What you should do – Please write out, exactly as given, every line of the entries below up to and including the line with "met2: 48.2 / 40 / 1191 / 38900".

(Input)

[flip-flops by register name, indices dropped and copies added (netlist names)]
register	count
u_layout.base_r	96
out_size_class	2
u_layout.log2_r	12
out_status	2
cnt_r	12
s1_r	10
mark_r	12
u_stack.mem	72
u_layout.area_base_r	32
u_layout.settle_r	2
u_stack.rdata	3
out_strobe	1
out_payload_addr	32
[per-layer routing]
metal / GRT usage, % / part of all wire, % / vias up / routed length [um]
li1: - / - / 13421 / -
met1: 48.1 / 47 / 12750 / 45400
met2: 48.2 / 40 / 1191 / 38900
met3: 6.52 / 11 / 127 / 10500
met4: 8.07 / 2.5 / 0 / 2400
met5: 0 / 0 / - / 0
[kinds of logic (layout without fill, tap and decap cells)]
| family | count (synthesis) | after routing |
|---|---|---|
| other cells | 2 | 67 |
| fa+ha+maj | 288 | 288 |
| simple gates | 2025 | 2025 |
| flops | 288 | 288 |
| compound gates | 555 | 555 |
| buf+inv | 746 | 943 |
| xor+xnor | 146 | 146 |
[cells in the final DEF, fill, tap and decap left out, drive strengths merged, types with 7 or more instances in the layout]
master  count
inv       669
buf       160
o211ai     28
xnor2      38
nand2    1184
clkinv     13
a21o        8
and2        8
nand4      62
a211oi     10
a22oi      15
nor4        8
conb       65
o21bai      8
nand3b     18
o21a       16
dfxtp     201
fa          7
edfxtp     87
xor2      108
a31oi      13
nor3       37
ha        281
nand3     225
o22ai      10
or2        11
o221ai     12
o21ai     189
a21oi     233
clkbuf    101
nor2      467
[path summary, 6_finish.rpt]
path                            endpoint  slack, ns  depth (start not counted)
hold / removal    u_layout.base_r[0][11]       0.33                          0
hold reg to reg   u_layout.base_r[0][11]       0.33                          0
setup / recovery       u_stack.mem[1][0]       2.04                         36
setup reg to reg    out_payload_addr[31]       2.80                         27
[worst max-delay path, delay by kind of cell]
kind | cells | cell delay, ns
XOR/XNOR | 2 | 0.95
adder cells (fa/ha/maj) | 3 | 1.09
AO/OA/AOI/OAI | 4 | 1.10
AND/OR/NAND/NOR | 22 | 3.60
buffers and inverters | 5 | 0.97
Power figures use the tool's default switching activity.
===== src/hdl/pfdm_pkg.sv =====
// pfdm_pkg: shared constants, types and codes for the pwm frequency / duty meter
// used by pfdm_capture, pfdm_div and pwm_frequency_duty_meter; no dependencies
`timescale 1ns / 1ps

package pfdm_pkg;

    // capture field widths
    localparam int STAMP_BITS     = 16;
    localparam int TICK_BITS      = 25;
    localparam int FREQ_BITS      = 17;
    localparam int DUTY_BITS      = 7;

    // serial divider sizing: numerator holds tick_hz + period * 50,
    // divisor holds period * 100
    localparam int DIV_NUM_BITS   = 26;
    localparam int DIV_DEN_BITS   = 23;
    localparam int DIV_CNT_BITS   = $clog2(DIV_NUM_BITS);

    localparam logic [TICK_BITS-1:0]    TICK_HZ_RESET = 25'd16000000;
    localparam logic [DIV_NUM_BITS-1:0] FREQ_MAX      = 26'd100000;

    // capture sequence position
    typedef enum logic [1:0] {
        STG_WAIT_RISE1 = 2'd0,
        STG_WAIT_FALL  = 2'd1,
        STG_WAIT_RISE2 = 2'd2
    } stage_t;

    // sequencer states of the top level
    typedef enum logic [2:0] {
        ST_IDLE,
        ST_MUL,
        ST_FREQ_GO,
        ST_FREQ_WAIT,
        ST_DUTY_GO,
        ST_DUTY_WAIT,
        ST_OUT
    } seq_state_t;

    // completed rise / fall / rise sequence from the capture stage
    typedef struct packed {
        logic                  launch;
        logic                  ok;
        logic [STAMP_BITS-1:0] period;
        logic [STAMP_BITS-1:0] high;
    } cap_t;

    // divide request into the serial divider
    typedef struct packed {
        logic                    start;
        logic [DIV_NUM_BITS-1:0] num;
        logic [DIV_DEN_BITS-1:0] den;
    } div_req_t;

    // divider result
    typedef struct packed {
        logic                    done;
        logic [DIV_NUM_BITS-1:0] quo;
    } div_rsp_t;

endpackage


===== src/hdl/pwm_frequency_duty_meter.sv =====
// pwm_frequency_duty_meter: top level, capture tracking, sequencer, output register
// depends on pfdm_pkg, pfdm_capture, pfdm_div
`timescale 1ns / 1ps

//  channel   | port group        | contents
//  ----------+-------------------+--------------------------------------------------
//  input     | s_axis_*          | tdata: stamp; tuser: edge_rising
//  result    | m_axis_*          | tdata: period, high, freq, duty; tuser: valid_res
//  config    | cfg_wr_*          | tick_hz, written whenever cfg_wr_en is high
//
//  a request that does not complete a rise / fall / rise sequence is not held; the
//  completing rise holds the input until the result enters the output register,
//  directly if the stamps are not increasing, else after a constant-multiply step and
//  two divider passes (frequency then duty); reset (aresetn low at a clock edge) clears
//  the sequence and the result valid flag and loads tick_hz with TICK_HZ_RESET; a
//  stalled result waits in the output register while new requests enter

module pwm_frequency_duty_meter
    import pfdm_pkg::*;
(
    input  logic        aclk,
    input  logic        aresetn,

    input  logic        s_axis_tvalid,
    output logic        s_axis_tready,
    input  logic [15:0] s_axis_tdata,   // [15:0] stamp
    input  logic [0:0]  s_axis_tuser,   // [0] edge_rising

    output logic        m_axis_tvalid,
    input  logic        m_axis_tready,
    output logic [55:0] m_axis_tdata,   // [15:0] period_ticks, [31:16] high_ticks,
                                        // [48:32] freq_tenths_khz, [55:49] duty_percent
    output logic [0:0]  m_axis_tuser,   // [0] valid_res

    input  logic        cfg_wr_en,
    input  logic [24:0] cfg_wr_data     // tick_hz
);

    // config register
    logic [TICK_BITS-1:0] tick_hz_reg;

    always_ff @(posedge aclk) begin
        if (!aresetn) begin
            tick_hz_reg <= TICK_HZ_RESET;
        end else if (cfg_wr_en) begin
            tick_hz_reg <= cfg_wr_data;
        end
    end

    // edge sequence tracking
    cap_t cap;
    logic s_accept;

    assign s_accept = s_axis_tvalid && s_axis_tready;

    pfdm_capture u_capture (
        .aclk    (aclk),
        .aresetn (aresetn),
        .accept  (s_accept),
        .stamp   (s_axis_tdata[STAMP_BITS-1:0]),
        .rising  (s_axis_tuser[0]),
        .cap     (cap)
    );

    // shared serial divider
    div_req_t div_req;
    div_rsp_t div_rsp;

    pfdm_div u_div (
        .aclk    (aclk),
        .aresetn (aresetn),
        .req     (div_req),
        .rsp     (div_rsp)
    );

    // sequencer registers
    seq_state_t               state_reg, state_next;
    logic                     ok_reg, ok_next;
    logic [STAMP_BITS-1:0]    period_reg, period_next;
    logic [STAMP_BITS-1:0]    high_reg, high_next;
    logic [DIV_NUM_BITS-1:0]  fnum_reg, fnum_next;    // tick_hz + period * 50
    logic [DIV_DEN_BITS-1:0]  fden_reg, fden_next;    // period * 100
    logic [DIV_DEN_BITS-1:0]  dnum_reg, dnum_next;    // high * 100
    logic [FREQ_BITS-1:0]     freq_reg, freq_next;
    logic [DUTY_BITS-1:0]     duty_reg, duty_next;

    // output register
    logic                     m_valid_reg, m_valid_next;
    logic [55:0]              m_data_reg, m_data_next;
    logic                     m_user_reg, m_user_next;
    logic                     out_free;

    assign out_free = !m_valid_reg || m_axis_tready;

    always_comb begin
        state_next   = state_reg;
        ok_next      = ok_reg;
        period_next  = period_reg;
        high_next    = high_reg;
        fnum_next    = fnum_reg;
        fden_next    = fden_reg;
        dnum_next    = dnum_reg;
        freq_next    = freq_reg;
        duty_next    = duty_reg;
        m_valid_next = m_valid_reg && !m_axis_tready;
        m_data_next  = m_data_reg;
        m_user_next  = m_user_reg;
        div_req      = '0;

        // new requests only while no sequence result is being worked on
        s_axis_tready = (state_reg == ST_IDLE) && !cap.launch;

        unique case (state_reg)
            ST_IDLE: begin
                if (cap.launch) begin
                    ok_next     = cap.ok;
                    period_next = cap.period;
                    high_next   = cap.high;
                    freq_next   = '0;
                    duty_next   = '0;
                    state_next  = cap.ok ? ST_MUL : ST_OUT;
                end
            end
            ST_MUL: begin
                // constant multiplies, registered ahead of the divider
                fnum_next  = {1'b0, tick_hz_reg}
                           + ({10'b0, period_reg} * 26'd50);
                fden_next  = {7'b0, period_reg} * 23'd100;
                dnum_next  = {7'b0, high_reg} * 23'd100;
                state_next = ST_FREQ_GO;
            end
            ST_FREQ_GO: begin
                div_req.start = 1'b1;
                div_req.num   = fnum_reg;
                div_req.den   = fden_reg;
                state_next    = ST_FREQ_WAIT;
            end
            ST_FREQ_WAIT: begin
                if (div_rsp.done) begin
                    // saturate at 10 MHz
                    freq_next  = (div_rsp.quo > FREQ_MAX) ? FREQ_MAX[FREQ_BITS-1:0]
                                                          : div_rsp.quo[FREQ_BITS-1:0];
                    state_next = ST_DUTY_GO;
                end
            end
            ST_DUTY_GO: begin
                div_req.start = 1'b1;
                div_req.num   = {3'b0, dnum_reg};
                div_req.den   = {7'b0, period_reg};
                state_next    = ST_DUTY_WAIT;
            end
            ST_DUTY_WAIT: begin
                if (div_rsp.done) begin
                    // high < period keeps the quotient below 100
                    duty_next  = div_rsp.quo[DUTY_BITS-1:0];
                    state_next = ST_OUT;
                end
            end
            ST_OUT: begin
                if (out_free) begin
                    m_valid_next = 1'b1;
                    m_user_next  = ok_reg;
                    m_data_next  = ok_reg ? {duty_reg, freq_reg, high_reg, period_reg}
                                          : 56'd0;
                    state_next   = ST_IDLE;
                end
            end
            default: begin
                state_next = ST_IDLE;
            end
        endcase
    end

    always_ff @(posedge aclk) begin
        if (!aresetn) begin
            state_reg   <= ST_IDLE;
            m_valid_reg <= 1'b0;
        end else begin
            state_reg   <= state_next;
            m_valid_reg <= m_valid_next;
        end
    end

    always_ff @(posedge aclk) begin
        ok_reg     <= ok_next;
        period_reg <= period_next;
        high_reg   <= high_next;
        fnum_reg   <= fnum_next;
        fden_reg   <= fden_next;
        dnum_reg   <= dnum_next;
        freq_reg   <= freq_next;
        duty_reg   <= duty_next;
        m_data_reg <= m_data_next;
        m_user_reg <= m_user_next;
    end

    assign m_axis_tvalid   = m_valid_reg;
    assign m_axis_tdata    = m_data_reg;
    assign m_axis_tuser[0] = m_user_reg;

endmodule
===== src/design/ilpp_pkg.sv =====
`timescale 1ns / 1ps
`default_nettype none
// ----------------------------------------------------------------------------
// ilpp_pkg
// Constants, register codes and shared types for the load pair patcher.
// ----------------------------------------------------------------------------
package ilpp_pkg;

  localparam logic [31:0] UPPER_OPCODE     = 32'h1400_0000;
  localparam logic [31:0] UPPER_MATCH_MASK = 32'hffff_ffe0;
  localparam logic [31:0] OR_OPCODE        = 32'h0380_0000;
  localparam logic [31:0] UPPER_KEEP_MASK  = 32'hfe00_001f;
  localparam logic [31:0] OR_KEEP_MASK     = 32'hffc0_03ff;

  localparam int unsigned REG_BITS  = 5;
  localparam int unsigned CFG_IDX_BITS = 2;

  typedef enum logic [CFG_IDX_BITS-1:0] {
    REG_OLD_HASH    = 2'd0,
    REG_NEW_HASH    = 2'd1,
    REG_REPORT_ONLY = 2'd2
  } cfg_reg_t;

  typedef struct packed {
    logic [31:0] old_hash;
    logic [31:0] new_hash;
    logic        report_only;
  } cfg_t;

endpackage
`default_nettype wire


===== src/design/ilpp_scan.sv =====
`timescale 1ns / 1ps
`default_nettype none
// ----------------------------------------------------------------------------
// ilpp_scan
// Input register, match logic and held upper-load state; emits a record pair.
// ----------------------------------------------------------------------------
module ilpp_scan #(
  parameter int POSITION_BITS = 20,
  localparam int REC_W = POSITION_BITS + 34
) (
  input  wire logic                     clk,
  input  wire logic                     rst,
  input  wire logic                     in_valid,
  input  wire logic [31:0]              in_word,
  input  wire logic [POSITION_BITS-1:0] in_pos,
  input  wire logic                     in_start,
  input  wire ilpp_pkg::cfg_t           cfg,
  output logic                          pair_valid,
  output logic [REC_W-1:0]              upper_rec,
  output logic [REC_W-1:0]              or_rec
);
  import ilpp_pkg::*;

  logic                     iv;
  logic [31:0]              iw;
  logic [POSITION_BITS-1:0] ip;
  logic                     is_start;

  logic                     armed;
  logic [REG_BITS-1:0]      held_reg;
  logic [31:0]              held_word;
  logic [POSITION_BITS-1:0] held_pos;

  logic        armed_eff;
  logic        upper_hit;
  logic        or_hit;
  logic        clobber;
  logic [31:0] upper_key;
  logic [31:0] or_key;
  logic [31:0] upper_patched;
  logic [31:0] or_patched;

  always_ff @(posedge clk) begin
    if (rst) begin
      iv <= 1'b0;
    end else begin
      iv <= in_valid;
    end
    iw       <= in_word;
    ip       <= in_pos;
    is_start <= in_start;
  end

  always_comb begin
    armed_eff     = armed & ~is_start;
    upper_key     = UPPER_OPCODE | {7'b0, cfg.old_hash[31:12], 5'b0};
    or_key        = OR_OPCODE | {10'b0, cfg.old_hash[11:0], held_reg, held_reg};
    upper_hit     = (iw & UPPER_MATCH_MASK) == upper_key;
    or_hit        = iw == or_key;
    clobber       = iw[REG_BITS-1:0] == held_reg;
    upper_patched = (held_word & UPPER_KEEP_MASK) | {7'b0, cfg.new_hash[31:12], 5'b0};
    or_patched    = (iw & OR_KEEP_MASK) | {10'b0, cfg.new_hash[11:0], 10'b0};
    pair_valid    = iv & armed_eff & or_hit;
    upper_rec     = {1'b0, cfg.report_only, upper_patched, held_pos};
    or_rec        = {1'b1, cfg.report_only, or_patched, ip};
  end

  always_ff @(posedge clk) begin
    if (rst) begin
      armed     <= 1'b0;
      held_reg  <= '0;
      held_word <= '0;
      held_pos  <= '0;
    end else if (iv) begin
      if (!armed_eff) begin
        armed <= upper_hit;
        if (upper_hit) begin
          held_reg  <= iw[REG_BITS-1:0];
          held_word <= iw;
          held_pos  <= ip;
        end
      end else if (or_hit || clobber) begin
        armed <= 1'b0;
      end
    end
  end

endmodule
`default_nettype wire


===== src/design/ilpp_outq.sv =====
`timescale 1ns / 1ps
`default_nettype none
// ----------------------------------------------------------------------------
// ilpp_outq
// Record queue: takes a pair of records at once, releases one word a cycle while out_ready is high.
// ----------------------------------------------------------------------------
module ilpp_outq #(
  parameter int POSITION_BITS = 20,
  localparam int REC_W = POSITION_BITS + 34
) (
  input  wire logic             clk,
  input  wire logic             rst,
  input  wire logic             push,
  input  wire logic [REC_W-1:0] push_a,
  input  wire logic [REC_W-1:0] push_b,
  output logic                  space_ok,
  output logic                  out_valid,
  input  wire logic             out_ready,
  output logic [REC_W-1:0]      out_rec
);
  localparam int DEPTH  = 8;
  localparam int PTR_W  = $clog2(DEPTH);
  localparam int CNT_W  = PTR_W + 1;

  logic [REC_W-1:0] mem [DEPTH];
  logic [PTR_W-1:0] wr_ptr;
  logic [PTR_W-1:0] rd_ptr;
  logic [CNT_W-1:0] count;
  logic [CNT_W-1:0] count_next;
  logic             pop;

  always_comb begin
    pop        = out_valid & out_ready;
    count_next = count + (push ? CNT_W'(2) : CNT_W'(0)) - (pop ? CNT_W'(1) : CNT_W'(0));
    out_valid  = count != '0;
    out_rec    = mem[rd_ptr];
    // room for one pair in flight plus one pair from the next word
    space_ok   = count <= CNT_W'(DEPTH - 4);
  end

  always_ff @(posedge clk) begin
    if (push) begin
      mem[wr_ptr]            <= push_a;
      mem[wr_ptr + PTR_W'(1)] <= push_b;
    end
  end

  always_ff @(posedge clk) begin
    if (rst) begin
      wr_ptr <= '0;
      rd_ptr <= '0;
      count  <= '0;
    end else begin
      if (push) begin
        wr_ptr <= wr_ptr + PTR_W'(2);
      end
      if (pop) begin
        rd_ptr <= rd_ptr + PTR_W'(1);
      end
      count <= count_next;
    end
  end

endmodule
`default_nettype wire


===== src/design/immediate_load_pair_patcher_top.sv =====
// An accepted word is registered in the scan input stage; a matched pair is pushed into
// the record queue. Throughput: one word per cycle while tready is high; a match gives
// two output words, one per cycle while m_axis_tready is high, drained from an
// eight-entry record queue; tready drops while it holds more than four. Reset (rst,
// synchronous): clears the held upper load, the queue and the configuration registers.
`timescale 1ns / 1ps
`default_nettype none
// ----------------------------------------------------------------------------
// immediate_load_pair_patcher_top
// Finds an upper-load / OR-immediate pair loading the old hash, patches both.
// ----------------------------------------------------------------------------
module immediate_load_pair_patcher_top #(
  parameter int POSITION_BITS = 20,
  localparam int DATA_W = ((32 + POSITION_BITS + 7) / 8) * 8
) (
  input  wire logic                           clk,
  input  wire logic                           rst,
  input  wire logic                           s_axis_tvalid,
  output logic                                s_axis_tready,
  input  wire logic [DATA_W-1:0]              s_axis_tdata,  // instruction, word_position
  input  wire logic                           s_axis_tuser,  // block_start
  output logic                                m_axis_tvalid,
  input  wire logic                           m_axis_tready,
  output logic [DATA_W-1:0]                   m_axis_tdata,  // patch_position, patched_word
  output logic                                m_axis_tuser,  // flag_only
  output logic                                m_axis_tlast,
  input  wire logic                           cfg_valid,
  output logic                                cfg_ready,
  input  wire logic [ilpp_pkg::CFG_IDX_BITS-1:0] cfg_index,
  input  wire logic [31:0]                    cfg_data
);
  import ilpp_pkg::*;

  localparam int REC_W = POSITION_BITS + 34;

  cfg_t             cfg;
  logic             in_acc;
  logic             pair_valid;
  logic [REC_W-1:0] upper_rec;
  logic [REC_W-1:0] or_rec;
  logic [REC_W-1:0] out_rec;
  logic             space_ok;

  assign cfg_ready     = 1'b1;
  assign s_axis_tready = space_ok;
  assign in_acc        = s_axis_tvalid & s_axis_tready;

  always_ff @(posedge clk) begin
    if (rst) begin
      cfg <= '0;
    end else if (cfg_valid && cfg_ready) begin
      unique case (cfg_index)
        REG_OLD_HASH:    cfg.old_hash    <= cfg_data;
        REG_NEW_HASH:    cfg.new_hash    <= cfg_data;
        REG_REPORT_ONLY: cfg.report_only <= cfg_data[0];
        default: ;
      endcase
    end
  end

  ilpp_scan #(.POSITION_BITS(POSITION_BITS)) u_scan (
    .clk        (clk),
    .rst        (rst),
    .in_valid   (in_acc),
    .in_word    (s_axis_tdata[31:0]),
    .in_pos     (s_axis_tdata[32 +: POSITION_BITS]),
    .in_start   (s_axis_tuser),
    .cfg        (cfg),
    .pair_valid (pair_valid),
    .upper_rec  (upper_rec),
    .or_rec     (or_rec)
  );

  ilpp_outq #(.POSITION_BITS(POSITION_BITS)) u_outq (
    .clk       (clk),
    .rst       (rst),
    .push      (pair_valid),
    .push_a    (upper_rec),
    .push_b    (or_rec),
    .space_ok  (space_ok),
    .out_valid (m_axis_tvalid),
    .out_ready (m_axis_tready),
    .out_rec   (out_rec)
  );

  assign m_axis_tdata = DATA_W'(out_rec[POSITION_BITS+31:0]);
  assign m_axis_tuser = out_rec[POSITION_BITS+32];
  assign m_axis_tlast = out_rec[POSITION_BITS+33];

endmodule
`default_nettype wire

(End Input)

Exercise solution –
[flip-flops by register name, indices dropped and copies added (netlist names)]
register	count
u_layout.base_r	96
out_size_class	2
u_layout.log2_r	12
out_status	2
cnt_r	12
s1_r	10
mark_r	12
u_stack.mem	72
u_layout.area_base_r	32
u_layout.settle_r	2
u_stack.rdata	3
out_strobe	1
out_payload_addr	32
[per-layer routing]
metal / GRT usage, % / part of all wire, % / vias up / routed length [um]
li1: - / - / 13421 / -
met1: 48.1 / 47 / 12750 / 45400
met2: 48.2 / 40 / 1191 / 38900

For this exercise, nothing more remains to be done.